Vandaag is het nodig een actieprogramma te formuleren dat de bevrediging van alle noden nastreeft, gekoppeld aan een plan van maatregelen dat een einde stelt aan de catastrofe waarvoor het kapitalisme verantwoordelijk is. Dit kan enkel maar via een democratische en socialistische planning van de economie. Het is dus noodzakelijk de bevolking van zo’n programma te overtuigen. Hiervoor is een marxistische organisatie nodig, die wars van elk sectarisme en vooroordelen zich ook oriënteert naar de basis van de Peronistische beweging, die de belangrijkste groepen in de arbeidersbeweging organiseert.
Hemel kleurt rood
De nieuwe Duhalde-regering zal er niet in slagen de problemen van de overgrote meerderheid op te lossen. Deze regering van nationale eenheid is een regering van de nationale burgerij die probeert op allerlei manieren haar winsten te herstellen en de competitiviteit van de Argentijnse producten op te vijzelen. Het is een regering samengesteld uit mensen die gedurende de twintig jaar dat ze reeds aan de macht waren geen enkel probleem van de bevolking hebben opgelost.

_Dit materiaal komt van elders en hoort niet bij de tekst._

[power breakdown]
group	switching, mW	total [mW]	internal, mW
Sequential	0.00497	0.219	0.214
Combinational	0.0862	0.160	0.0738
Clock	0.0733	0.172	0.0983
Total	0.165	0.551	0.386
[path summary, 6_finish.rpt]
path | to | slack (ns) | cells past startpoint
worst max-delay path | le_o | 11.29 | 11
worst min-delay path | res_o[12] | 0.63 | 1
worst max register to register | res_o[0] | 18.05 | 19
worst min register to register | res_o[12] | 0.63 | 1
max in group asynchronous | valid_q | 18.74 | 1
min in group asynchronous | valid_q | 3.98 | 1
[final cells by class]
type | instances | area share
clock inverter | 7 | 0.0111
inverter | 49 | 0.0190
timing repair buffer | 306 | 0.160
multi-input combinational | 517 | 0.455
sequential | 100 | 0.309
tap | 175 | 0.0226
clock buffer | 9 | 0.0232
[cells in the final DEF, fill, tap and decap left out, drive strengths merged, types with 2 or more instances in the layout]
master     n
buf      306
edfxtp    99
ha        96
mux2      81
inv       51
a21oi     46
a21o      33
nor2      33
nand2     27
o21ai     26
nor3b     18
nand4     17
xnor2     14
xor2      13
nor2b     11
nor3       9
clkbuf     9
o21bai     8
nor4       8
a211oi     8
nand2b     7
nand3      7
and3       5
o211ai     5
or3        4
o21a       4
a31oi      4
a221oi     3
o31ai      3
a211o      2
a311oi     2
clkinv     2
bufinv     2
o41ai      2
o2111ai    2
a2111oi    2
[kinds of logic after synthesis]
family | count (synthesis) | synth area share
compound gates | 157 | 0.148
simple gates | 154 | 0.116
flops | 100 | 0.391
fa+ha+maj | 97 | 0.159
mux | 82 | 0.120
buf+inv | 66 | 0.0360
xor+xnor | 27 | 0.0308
### config.mk
export PLATFORM = sky130hd
export DESIGN_NAME = pcs_ram
export DESIGN_NICKNAME = d
export VERILOG_FILES = /design/src/rtl/pcs_ram.sv
export SDC_FILE = /design/constraint.sdc
export NUM_CORES = 2
export LEC_CHECK = 0
export ABC_AREA = 0
export ABC_CLOCK_PERIOD_IN_PS = 6200
export BUFFER_PORTS_ARGS = -buffer_cell sky130_fd_sc_hd__buf_2
export CAP_MARGIN = 10
export CORE_ASPECT_RATIO = 0.6
export CORE_MARGIN = 4
export CORE_UTILIZATION = 45
export CTS_BUF_LIST = sky130_fd_sc_hd__clkbuf_4
export DETAILED_ROUTE_END_ITERATION = 8
export GPL_ROUTABILITY_DRIVEN = 0
export PLACE_DENSITY = 0.57
export SLEW_MARGIN = 15
export SYNTH_ARGS = -nofsm -noshare
export SYNTH_HDL_FRONTEND = slang
export SYNTH_SLANG_ARGS = --single-unit
export TNS_END_PERCENT = 20
### constraint.sdc
create_clock -name clk_i -period 6.2 [get_ports clk_i]
set_input_delay 0.62 -clock clk_i [delete_from_list [all_inputs] [get_ports clk_i]]
set_output_delay 0.62 -clock clk_i [all_outputs]
set_load 0.02 [all_outputs]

Toch is er een toekomst voor Argentinië ondanks 20 % werkloosheid, ondanks de stagnatie van de gemiddelde levensverwachting in de laatste twintig jaar en ondanks 16 miljoen op 36 miljoen Argentijnen onder de armoedegrens. De toekomst voor dit prachtige land is echter niet te vinden in het kapitalisme maar in het socialisme. Wat de laatste weken in Argentinië heeft plaatsgevonden is een inspiratie voor het hele continent en de hele wereld.
De hemel boven Latijns Amerika begint zich langzamerhand rood te kleuren.